-- Exercise aim --
Check every line of the data below for the word "upsizing", then give only the number of lines that have it.

-- Information provided --
+++++

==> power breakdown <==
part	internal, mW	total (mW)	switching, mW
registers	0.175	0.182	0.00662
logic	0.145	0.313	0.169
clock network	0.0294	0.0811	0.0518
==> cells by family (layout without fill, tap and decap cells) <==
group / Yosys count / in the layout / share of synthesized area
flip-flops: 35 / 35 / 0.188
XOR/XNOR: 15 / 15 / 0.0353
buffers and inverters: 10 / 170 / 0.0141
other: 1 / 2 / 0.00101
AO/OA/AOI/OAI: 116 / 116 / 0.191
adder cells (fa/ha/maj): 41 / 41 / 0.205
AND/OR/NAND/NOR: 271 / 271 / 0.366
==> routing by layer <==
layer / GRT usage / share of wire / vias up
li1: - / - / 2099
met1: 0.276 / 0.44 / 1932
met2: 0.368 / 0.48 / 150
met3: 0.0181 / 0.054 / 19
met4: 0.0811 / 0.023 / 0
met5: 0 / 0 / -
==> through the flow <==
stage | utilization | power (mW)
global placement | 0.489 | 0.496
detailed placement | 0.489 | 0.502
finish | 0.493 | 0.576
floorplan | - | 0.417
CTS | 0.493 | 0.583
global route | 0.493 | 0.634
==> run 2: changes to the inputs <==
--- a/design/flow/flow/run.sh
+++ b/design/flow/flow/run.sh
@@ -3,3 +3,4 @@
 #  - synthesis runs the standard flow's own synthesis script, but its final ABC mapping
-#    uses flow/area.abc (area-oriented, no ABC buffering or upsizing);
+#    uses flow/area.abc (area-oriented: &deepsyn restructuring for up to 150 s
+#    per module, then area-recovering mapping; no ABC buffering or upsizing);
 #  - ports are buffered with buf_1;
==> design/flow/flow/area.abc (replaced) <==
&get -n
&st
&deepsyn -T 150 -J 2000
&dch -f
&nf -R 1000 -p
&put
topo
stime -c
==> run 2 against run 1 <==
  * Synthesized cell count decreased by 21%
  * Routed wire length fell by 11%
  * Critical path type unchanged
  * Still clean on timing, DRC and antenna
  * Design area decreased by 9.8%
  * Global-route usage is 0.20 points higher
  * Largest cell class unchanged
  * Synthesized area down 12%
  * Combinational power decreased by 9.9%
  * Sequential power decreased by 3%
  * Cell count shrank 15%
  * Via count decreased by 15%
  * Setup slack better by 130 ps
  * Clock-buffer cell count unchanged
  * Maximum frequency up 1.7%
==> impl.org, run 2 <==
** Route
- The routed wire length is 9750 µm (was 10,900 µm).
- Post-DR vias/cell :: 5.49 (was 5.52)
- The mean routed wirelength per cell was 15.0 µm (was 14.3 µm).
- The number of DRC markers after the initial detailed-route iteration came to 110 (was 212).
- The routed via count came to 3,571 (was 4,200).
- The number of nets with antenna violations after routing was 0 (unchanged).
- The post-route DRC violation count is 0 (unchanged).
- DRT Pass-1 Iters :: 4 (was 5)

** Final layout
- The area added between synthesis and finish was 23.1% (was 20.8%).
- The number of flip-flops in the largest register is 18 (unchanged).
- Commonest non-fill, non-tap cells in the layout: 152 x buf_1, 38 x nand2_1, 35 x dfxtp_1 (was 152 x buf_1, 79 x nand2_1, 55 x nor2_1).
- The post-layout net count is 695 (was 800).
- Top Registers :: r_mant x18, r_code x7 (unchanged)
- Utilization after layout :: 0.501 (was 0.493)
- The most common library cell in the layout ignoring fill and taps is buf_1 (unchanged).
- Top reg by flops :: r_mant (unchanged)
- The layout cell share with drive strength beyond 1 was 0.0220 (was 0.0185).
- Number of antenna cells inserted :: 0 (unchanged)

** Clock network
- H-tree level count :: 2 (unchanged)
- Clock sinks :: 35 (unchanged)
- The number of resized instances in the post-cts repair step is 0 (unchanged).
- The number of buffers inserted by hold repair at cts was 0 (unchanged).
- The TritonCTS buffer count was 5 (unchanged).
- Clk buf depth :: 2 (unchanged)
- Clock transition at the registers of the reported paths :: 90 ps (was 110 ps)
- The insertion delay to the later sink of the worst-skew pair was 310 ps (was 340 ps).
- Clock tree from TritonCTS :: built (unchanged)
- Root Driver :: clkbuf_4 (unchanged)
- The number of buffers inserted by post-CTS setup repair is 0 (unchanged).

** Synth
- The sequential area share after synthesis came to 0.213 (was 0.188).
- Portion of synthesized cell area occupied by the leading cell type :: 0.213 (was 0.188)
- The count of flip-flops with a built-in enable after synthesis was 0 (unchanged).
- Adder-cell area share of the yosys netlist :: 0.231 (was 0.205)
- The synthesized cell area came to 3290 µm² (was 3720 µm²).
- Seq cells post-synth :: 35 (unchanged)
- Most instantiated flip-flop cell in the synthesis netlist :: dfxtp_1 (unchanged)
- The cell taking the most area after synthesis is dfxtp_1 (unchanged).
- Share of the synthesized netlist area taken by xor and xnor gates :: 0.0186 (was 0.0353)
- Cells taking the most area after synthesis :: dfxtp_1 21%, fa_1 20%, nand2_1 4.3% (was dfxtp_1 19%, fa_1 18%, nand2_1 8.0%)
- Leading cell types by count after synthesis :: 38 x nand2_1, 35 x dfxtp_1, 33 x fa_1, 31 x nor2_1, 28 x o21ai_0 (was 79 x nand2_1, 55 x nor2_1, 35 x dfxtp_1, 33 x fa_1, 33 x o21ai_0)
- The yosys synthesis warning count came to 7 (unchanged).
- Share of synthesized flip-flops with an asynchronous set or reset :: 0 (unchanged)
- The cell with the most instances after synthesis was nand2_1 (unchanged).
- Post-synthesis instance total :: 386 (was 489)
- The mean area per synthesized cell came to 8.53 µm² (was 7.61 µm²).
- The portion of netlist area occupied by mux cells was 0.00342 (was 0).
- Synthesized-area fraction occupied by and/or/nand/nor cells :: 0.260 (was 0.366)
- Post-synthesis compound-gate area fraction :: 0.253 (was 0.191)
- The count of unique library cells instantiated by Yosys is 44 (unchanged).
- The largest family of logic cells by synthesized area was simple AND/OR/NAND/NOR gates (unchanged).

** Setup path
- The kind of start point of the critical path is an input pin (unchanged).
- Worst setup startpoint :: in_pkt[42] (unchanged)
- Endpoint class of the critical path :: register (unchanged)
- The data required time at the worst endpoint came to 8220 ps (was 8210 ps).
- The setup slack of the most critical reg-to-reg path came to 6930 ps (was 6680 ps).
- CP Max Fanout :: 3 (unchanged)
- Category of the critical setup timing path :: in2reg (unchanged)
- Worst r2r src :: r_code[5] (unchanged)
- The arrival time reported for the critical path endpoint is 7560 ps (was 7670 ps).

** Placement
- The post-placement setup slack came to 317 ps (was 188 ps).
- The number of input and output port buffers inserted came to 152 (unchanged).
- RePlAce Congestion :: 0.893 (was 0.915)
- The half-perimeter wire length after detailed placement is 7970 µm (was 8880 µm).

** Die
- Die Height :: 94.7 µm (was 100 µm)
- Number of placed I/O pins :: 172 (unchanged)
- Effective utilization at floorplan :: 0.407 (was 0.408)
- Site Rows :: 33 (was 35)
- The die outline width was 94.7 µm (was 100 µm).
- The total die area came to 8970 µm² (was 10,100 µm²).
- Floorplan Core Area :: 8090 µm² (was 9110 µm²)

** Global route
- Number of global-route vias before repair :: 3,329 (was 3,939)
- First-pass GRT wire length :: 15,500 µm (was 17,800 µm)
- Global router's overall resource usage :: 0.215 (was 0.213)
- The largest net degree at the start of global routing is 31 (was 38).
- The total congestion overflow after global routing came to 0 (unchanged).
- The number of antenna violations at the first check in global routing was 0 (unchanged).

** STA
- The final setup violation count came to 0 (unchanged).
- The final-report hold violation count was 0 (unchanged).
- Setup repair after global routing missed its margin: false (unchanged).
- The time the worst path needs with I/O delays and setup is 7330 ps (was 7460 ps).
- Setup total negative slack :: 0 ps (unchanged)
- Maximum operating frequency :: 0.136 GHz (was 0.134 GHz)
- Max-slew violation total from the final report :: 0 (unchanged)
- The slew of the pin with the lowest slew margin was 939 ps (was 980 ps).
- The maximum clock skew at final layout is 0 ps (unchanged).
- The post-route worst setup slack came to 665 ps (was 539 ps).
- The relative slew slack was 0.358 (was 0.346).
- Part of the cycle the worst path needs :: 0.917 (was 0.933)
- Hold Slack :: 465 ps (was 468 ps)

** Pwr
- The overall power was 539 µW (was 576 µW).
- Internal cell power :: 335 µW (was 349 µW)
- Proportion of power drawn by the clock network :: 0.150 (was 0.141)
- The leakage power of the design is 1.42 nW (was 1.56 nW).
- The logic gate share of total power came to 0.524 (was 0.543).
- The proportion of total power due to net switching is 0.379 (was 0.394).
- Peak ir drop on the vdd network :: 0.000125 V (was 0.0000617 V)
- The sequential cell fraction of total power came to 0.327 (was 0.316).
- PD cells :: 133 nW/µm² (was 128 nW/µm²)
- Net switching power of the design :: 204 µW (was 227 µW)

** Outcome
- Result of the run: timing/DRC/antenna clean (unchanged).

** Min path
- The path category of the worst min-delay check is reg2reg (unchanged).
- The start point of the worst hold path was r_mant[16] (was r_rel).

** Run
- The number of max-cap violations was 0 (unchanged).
Context: an optimization exercise on an open-source flow, tuned for small area, a short achievable clock period and few clock cycles. The choices shown serve that exercise and are no tape-out recipe.
The RTL was checked by simulation tests, not by an equivalence proof against the original design.
Power figures rest on the tool's default switching activity, not on a simulated workload.

$ cat design/flow/flow/run.sh
#!/bin/bash
# Own flow: the standard synthesis and layout (standard.sh), except that
# placement buffers the ports with sky130_fd_sc_hd__buf_1 (the smallest
# buffer; timing repair upsizes those on critical paths). The full output
# of the layout goes to layout.log here.
set -euo pipefail
export BUFFER_PORTS_ARGS="-buffer_cell sky130_fd_sc_hd__buf_1"
bash ./standard.sh > ./layout.log 2>&1
$ cat design/flow/config.mk
export PLATFORM = sky130hd
export DESIGN_NAME = sbcore
export DESIGN_NICKNAME = sbcore
export VERILOG_FILES = /design/flow/design.v
export SDC_FILE = /design/flow/constraint.sdc
export NUM_CORES = 4
export LEC_CHECK = 0
export ABC_AREA = 1
export CAP_MARGIN = 20
export CORE_MARGIN = 2
export CORE_UTILIZATION = 55
export CTS_BUF_LIST = sky130_fd_sc_hd__clkbuf_16
export CTS_CLUSTER_DIAMETER = 70
export CTS_CLUSTER_SIZE = 20
export PLACE_DENSITY = 0.7
export SETUP_SLACK_MARGIN = 4.5
export SLEW_MARGIN = 20
From an optimization exercise on the open Yosys and OpenROAD flow, aimed at small area, a short achievable clock period and few clock cycles; shortcuts taken in it are not production practice. No run shown here included a check of the RTL's function; only the layout flow was run. Power and IR drop assume default switching activity.

## design/flow/design.v

```verilog
module mctp_rx (
    input  wire        clk,
    input  wire        rst,             
    input  wire        start_valid,
    output wire        start_ready,
    input  wire [7:0]  cfg_mtu,         
    input  wire        cfg_pec_check,   
    input  wire        in_valid,        
    output wire        in_ready,
    input  wire [7:0]  in_data,
    output reg         out_valid,       
    input  wire        out_ready,
    output reg  [7:0]  out_data,
    output wire        done_valid,      
    input  wire        done_ready,
    output reg  [1:0]  done_status,     
    output reg  [9:0]  done_pkts,       
    output reg  [12:0] done_rx_len,     
    output reg  [12:0] done_raw_len,    
    output reg         done_mic_ok      
);
    localparam [1:0] ST_OK = 2'd0, ST_BADBC = 2'd1, ST_OVF = 2'd2, ST_PEC = 2'd3;
    localparam [7:0]  MIC_X0 = 8'h85;
    localparam [23:0] MIC_HI = 24'h9F9B5C;
    function [7:0] crc8_byte(input [7:0] c, input [7:0] b);
        integer i;
        reg [7:0] x;
        begin
            x = c ^ b;
            for (i = 0; i < 8; i = i + 1)
                x = x[7] ? ((x << 1) ^ 8'h07) : (x << 1);
            crc8_byte = x;
        end
    endfunction
    function [31:0] crc32_byte(input [31:0] c, input [7:0] b);
        integer i;
        reg [31:0] x;
        begin
            x = c ^ {24'd0, b};
            for (i = 0; i < 8; i = i + 1)
                x = x[0] ? ((x >> 1) ^ 32'h82F63B78) : (x >> 1);
            crc32_byte = x;
        end
    endfunction
    reg        s_idle, s_hdr, s_body, s_pec, s_done;
    reg        ir;          
    reg        dv;          
    reg [7:0]  mtu;
    reg        pec_check;
    reg [8:0]  bcm5;        
    reg [7:0]  cnt;         
    reg        eom;
    reg [7:0]  crc8;
    reg [31:0] crc32;
    reg        sk_valid;    
    reg [7:0]  sk_data;
    reg        bc_bad_r;    
    reg        body_ovf_r;  
    reg        next_ovf_r;  
    assign start_ready = s_idle;
    assign in_ready    = ir;
    assign done_valid  = dv;
    wire take      = in_valid && ir;
    wire take_hdr  = take && s_hdr;
    wire take_body = take && s_body;
    wire take_pec  = take && s_pec;
    wire hdr_last  = take_hdr && (cnt[2:0] == 3'd0);
    wire hdr_fail  = bc_bad_r || body_ovf_r;
    wire bc_zero   = (bcm5[7:0] == 8'd0);
    wire body_last = take_body && (cnt == 8'd1);
    wire pec_bad   = pec_check && (in_data != crc8);
    wire commit    = take_pec && !pec_bad;
    wire done_fire = dv && done_ready;
    wire start     = s_idle && start_valid;
    wire out_free  = !out_valid || out_ready;
    wire out_fire  = out_valid && out_ready;
    wire s_idle_n = rst || (s_idle && !start_valid) || done_fire;
    wire s_hdr_n  = !rst && (start || (s_hdr && !hdr_last) ||
                             (commit && !eom && !next_ovf_r));
    wire s_body_n = !rst && ((hdr_last && !hdr_fail && !bc_zero) ||
                             (s_body && !body_last));
    wire s_pec_n  = !rst && ((hdr_last && !hdr_fail && bc_zero) || body_last ||
                             (s_pec && !take));
    wire s_done_n = !rst && ((hdr_last && hdr_fail) ||
                             (take_pec && (pec_bad || eom || next_ovf_r)) ||
                             (s_done && !done_fire));
    wire ov_n     = !rst && (out_free ? (sk_valid || take_body) : 1'b1);
    wire sk_n     = !rst && !out_free && (sk_valid || take_body);
    wire [7:0] crc8_next = crc8_byte(crc8, in_data);
    wire       mic_match = ((crc32[7:0] ^ out_data) == MIC_X0) && (crc32[31:8] == MIC_HI);
    always @(posedge clk) begin
        s_idle    <= s_idle_n;
        s_hdr     <= s_hdr_n;
        s_body    <= s_body_n;
        s_pec     <= s_pec_n;
        s_done    <= s_done_n;
        ir        <= s_hdr_n || (s_body_n && !sk_n) || s_pec_n;
        dv        <= s_done_n && !ov_n;
        out_valid <= ov_n;
        sk_valid  <= sk_n;
        bc_bad_r   <= bcm5[8] || (bcm5[7:0] > mtu);
        body_ovf_r <= ({1'b0, done_raw_len} + {6'd0, bcm5[7:0]}) > 14'd5111;
        next_ovf_r <= ({1'b0, done_raw_len} + {6'd0, bcm5[7:0]}) > 14'd5103;
        if (out_free) begin
            if (sk_valid)
                out_data <= sk_data;
            else if (take_body)
                out_data <= in_data;
        end else if (take_body) begin
            sk_data <= in_data;
        end
        if (out_fire) begin
            crc32 <= crc32_byte(crc32, out_data);
            if (done_status == ST_OK)
                done_mic_ok <= mic_match;
        end
        if (start) begin
            mtu          <= cfg_mtu;
            pec_check    <= cfg_pec_check;
            done_status  <= ST_OK;
            done_pkts    <= 10'd0;
            done_rx_len  <= 13'd0;
            done_raw_len <= 13'd0;
            done_mic_ok  <= 1'b0;
            crc32        <= 32'hFFFFFFFF;
            crc8         <= 8'd0;
            cnt          <= 8'd7;
        end
        if (take_hdr) begin
            cnt <= cnt - 8'd1;
            if (cnt[2:0] == 3'd5)
                bcm5 <= {1'b0, in_data} - 9'd5;
            if (!cnt[2])
                crc8 <= crc8_next;
            if (cnt[2:0] == 3'd0) begin
                eom <= in_data[6];
                if (hdr_fail) begin
                    done_status <= bc_bad_r ? ST_BADBC : ST_OVF;
                    done_mic_ok <= 1'b0;
                end else begin
                    cnt <= bcm5[7:0];
                end
            end
        end
        if (take_body) begin
            crc8 <= crc8_next;
            cnt  <= cnt - 8'd1;
        end
        if (take_pec) begin
            if (pec_bad) begin
                done_status <= ST_PEC;
                done_mic_ok <= 1'b0;
            end else begin
                done_pkts    <= done_pkts + 10'd1;
                done_rx_len  <= done_rx_len + {5'd0, bcm5[7:0]};
                done_raw_len <= done_raw_len + {5'd0, bcm5[7:0]} + 13'd9;
                crc8         <= 8'd0;
                cnt          <= 8'd7;
                if (!eom && next_ovf_r) begin
                    done_status <= ST_OVF;
                    done_mic_ok <= 1'b0;
                end
            end
        end
    end
endmodule
```
Background: an optimization exercise with open tools, aiming at small area. Do not read the settings as production practice.
The RTL was checked by simulation tests, not by an equivalence proof against the original design.
Power and IR drop assume default switching activity.

==> flow/design.v (excerpt) <==
module bisecur_codec (
    input  wire         clk,
    input  wire         rst,
    input  wire [31:0]  te_short,
    input  wire [31:0]  te_delta,
    input  wire         op_valid,
    input  wire [7:0]   op_code,
    input  wire         op_level,
    input  wire [31:0]  op_dur,
    input  wire         op_en,
    input  wire         op_src,
    input  wire         op_key_valid,
    input  wire         op_rep_valid,
    input  wire [15:0]  op_bit_count,
    input  wire [31:0]  op_repeat,
    input  wire [175:0] op_key,
    output reg          rsp_valid,
    output reg  [2:0]   rsp_status,
    output reg          rsp_sym_valid,
    output reg          rsp_sym_level,
    output reg  [31:0]  rsp_sym_dur,
    output reg          pkt_ready,
    output wire         rx_full,
    output wire [175:0] pkt_key,
    output wire [7:0]   pkt_calc,
    output wire         pkt_known,
    output wire         pkt_ok,
    output wire         pkt_valid
);
clock: 14.0 ns
lec_check: 0
cap_margin: 20
core_margin: 2
core_utilization: 40
slew_margin: 20
standard.sh (not shown) runs the stock make flow with config.mk's settings and CLKGATE_MAP_FILE= SYNTH_SCRIPT=/design/flow/synth_recipe.tcl, a recipe that flattens the netlist after the stock synthesis.
==> flow/flow/run.sh <==
#!/bin/bash
# Layout flow: the standard synthesis (standard.sh synth, unchanged), then
# the combinational logic of its netlist re-mapped for area by ABC (registers
# and full-adder cells kept as they are, same names and cell types), then the
# standard ORFS layout (standard.sh finish) on that netlist, with:
#  - every input and output port buffered with buf_1;
#  - clock tree synthesis without dummy loads, built from clkbuf_4 with
#    sink clusters of up to 10 flip-flops.
# Logs in this folder: flow_synth.log (standard synthesis), flow_resyn.log
# (the re-mapping, Yosys and ABC), flow_make.log (the rest of the layout);
# each ORFS step also keeps its own log under orfs/logs/.
set -euo pipefail
HERE=$PWD
F=$HERE/flow
R=$HERE/orfs/results/$FLOW_PLATFORM/bisecur_codec/base
LIB=$FLOW_HOME/platforms/$FLOW_PLATFORM/lib/sky130_fd_sc_hd__tt_025C_1v80.lib
YOSYS=$FLOW_HOME/../tools/install/yosys/bin/yosys
export BUFFER_PORTS_ARGS="-buffer_cell sky130_fd_sc_hd__buf_1"
export CTS_ARGS="-sink_clustering_enable -repair_clock_nets -sink_clustering_size 10 -sink_clustering_max_diameter 50 -dont_use_dummy_load -buf_list sky130_fd_sc_hd__clkbuf_4"

bash standard.sh synth > flow_synth.log 2>&1
cp $R/1_2_yosys.v $HERE/std_synth.v
sed -e "s#@LIB@#$LIB#g" -e "s#@IN@#$HERE/std_synth.v#" -e "s#@TOP@#$FLOW_TOP#" \
    -e "s#@DONTUSE@#$(cat $F/dont_use.txt)#" -e "s#@ABC@#$F/abc.script#" \
    -e "s#@STAT@#$HERE/resyn_stat.txt#" -e "s#@OUT@#$HERE/resyn.v#" $F/resyn.ys.in > $HERE/resyn.ys
$YOSYS -s $HERE/resyn.ys > flow_resyn.log 2>&1
cp $HERE/resyn.v $R/1_2_yosys.v
rm -f $R/1_synth.odb $R/1_synth.sdc
bash standard.sh finish > flow_make.log 2>&1
Other scripts of this flow, unchanged in this note and not shown: flow/flow/abc.script, flow/flow/dont_use.txt, flow/flow/resyn.ys.in
The first run finished with timing, DRC and antenna clean.
Rerun with:
--- a/flow/design.v
+++ b/flow/design.v
@@ -101,17 +101,16 @@
     reg         p_valid;
     reg [175:0] eb;         
     reg [31:0]  erep;
     reg         eactive;
     reg         e_hdr;
     reg [7:0]   e_cnt;
     reg         e_sub;
     reg         e_prev;
-    reg         e_cur;      
     wire op_dreset = (op_code == 8'h30);
     wire op_feed   = (op_code == 8'h31);
     wire op_setcb  = (op_code == 8'h32);
     wire op_parse  = (op_code == 8'h42);
     wire op_ser    = (op_code == 8'h43);
     wire op_load   = (op_code == 8'h50);
     wire op_yield  = (op_code == 8'h51);
     wire op_stop   = (op_code == 8'h52);
@@ -667,18 +666,17 @@
     wire [7:0] crc_b = {crc_b7,crc_b6,crc_b5,crc_b4,crc_b3,crc_b2,crc_b1,crc_b0};
     wire [7:0] p_type = pbuf[175:168];
     assign pkt_known = ({p_type[7:6], p_type[4:0]} == 7'b0110000);
     assign pkt_calc  = pkt_known ? (p_type[5] ? crc_b : crc_a) : 8'h00;
     assign pkt_ok    = pkt_known & (pkt_calc == pbuf[7:0]);
     assign pkt_key   = pbuf;
     assign pkt_valid = p_valid;
     assign rx_full   = (dstate == S_CPL);
-    wire [7:0] e_inc = e_cnt + 8'd1;
-    wire e_nxt    = (e_inc < 8'd176) ? eb[e_inc] : 1'b0;    
+    wire e_cur    = eb[e_cnt];
     wire e_h0     = (e_cnt[5:0] == 6'd0);
     wire e_h41    = e_cnt[5] & e_cnt[3] & ~e_cnt[2] & ~e_cnt[1] & e_cnt[0];
     wire e_hsync  = e_cnt[5] & e_cnt[3] & (e_cnt[2] | e_cnt[1]);
     wire e_h45    = e_cnt[5] & e_cnt[3] & e_cnt[2] & e_cnt[0];
     wire e_close  = e_cnt[7] & e_cnt[5] & e_cnt[4];
     wire e_same   = ~e_sub & (e_cur == e_prev);
     wire e_run    = eactive & (erep != 32'd0);
     wire e_level  = e_hdr ? e_cnt[0] : (e_sub ? e_cur : ~e_prev);
@@ -782,29 +780,25 @@
             e_hdr <= 1'b1;
             e_cnt <= 8'd0;
         end else if (op_valid && op_yield && e_run) begin
             if (e_hdr) begin
                 if (e_h45) begin
                     e_hdr <= 1'b0;
                     e_sub <= 1'b1;
                     e_cnt <= 8'd0;
-                    e_cur <= eb[0];
                 end else
-                    e_cnt <= e_inc;
+                    e_cnt <= e_cnt + 8'd1;
             end else if (e_close) begin
                 e_hdr <= 1'b1;
                 e_cnt <= 8'd0;
             end else begin
                 e_prev <= e_cur;
                 e_sub  <= e_same;
-                if (!e_same) begin
-                    e_cnt <= e_inc;
-                    e_cur <= e_nxt;
-                end
+                if (!e_same) e_cnt <= e_cnt + 8'd1;
             end
         end
         if (rst) begin
             dstate    <= S_RST;
             cb_en     <= 1'b0;
             p_valid   <= 1'b0;
             eactive   <= 1'b0;
             rsp_valid <= 1'b0;
- The changed run completed without violations
- sequential share of layout area goes down by 0.62 points
- setup slack loses 0.19 ns
- combinational power increases by 4.7%
- via count increases by 1.2%
- wire length hardly moves
- clock skew decreases by 0.031 ns
- design area goes up by 1.3%
- synthesized area shrinks by 0.48%

## port drivers added, routing unchanged
The flow's constraints put no driver on any port. The routed layouts listed below were extracted and timed again, unchanged, in two steps. Step 1 (the two cells are an assumption about what drives the block):
set clk [get_ports {clk}]
set_driving_cell -lib_cell sky130_fd_sc_hd__clkbuf_16 $clk
set_driving_cell -lib_cell sky130_fd_sc_hd__buf_2 [delete_from_list [all_inputs] $clk]
Step 2, shift: input delay + t, output delay - t, t = (earliest + latest rising clock arrival at the registers) / 2. This alone moves slack from input paths to output paths. a / b / c = ideal / step 1 / step 2; a / b = the first two.
run | shift t [ns] | slack for setup (ns) | slew at the worst register clock pin (ns)
the first run | 0.935 | 0.565 / 0.599 / -0.337 | 0.12 / 0.12
the second run | 0.903 | 0.377 / 0.415 / -0.488 | 0.12 / 0.12
Met with ideal ports but missed after step 2: setup timing in the first run and the second run. The setup slack of the first run, which loses most, moves by +0.034 ns with the drivers and by -0.902 ns with both steps.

+++++

-- Solved problem --
2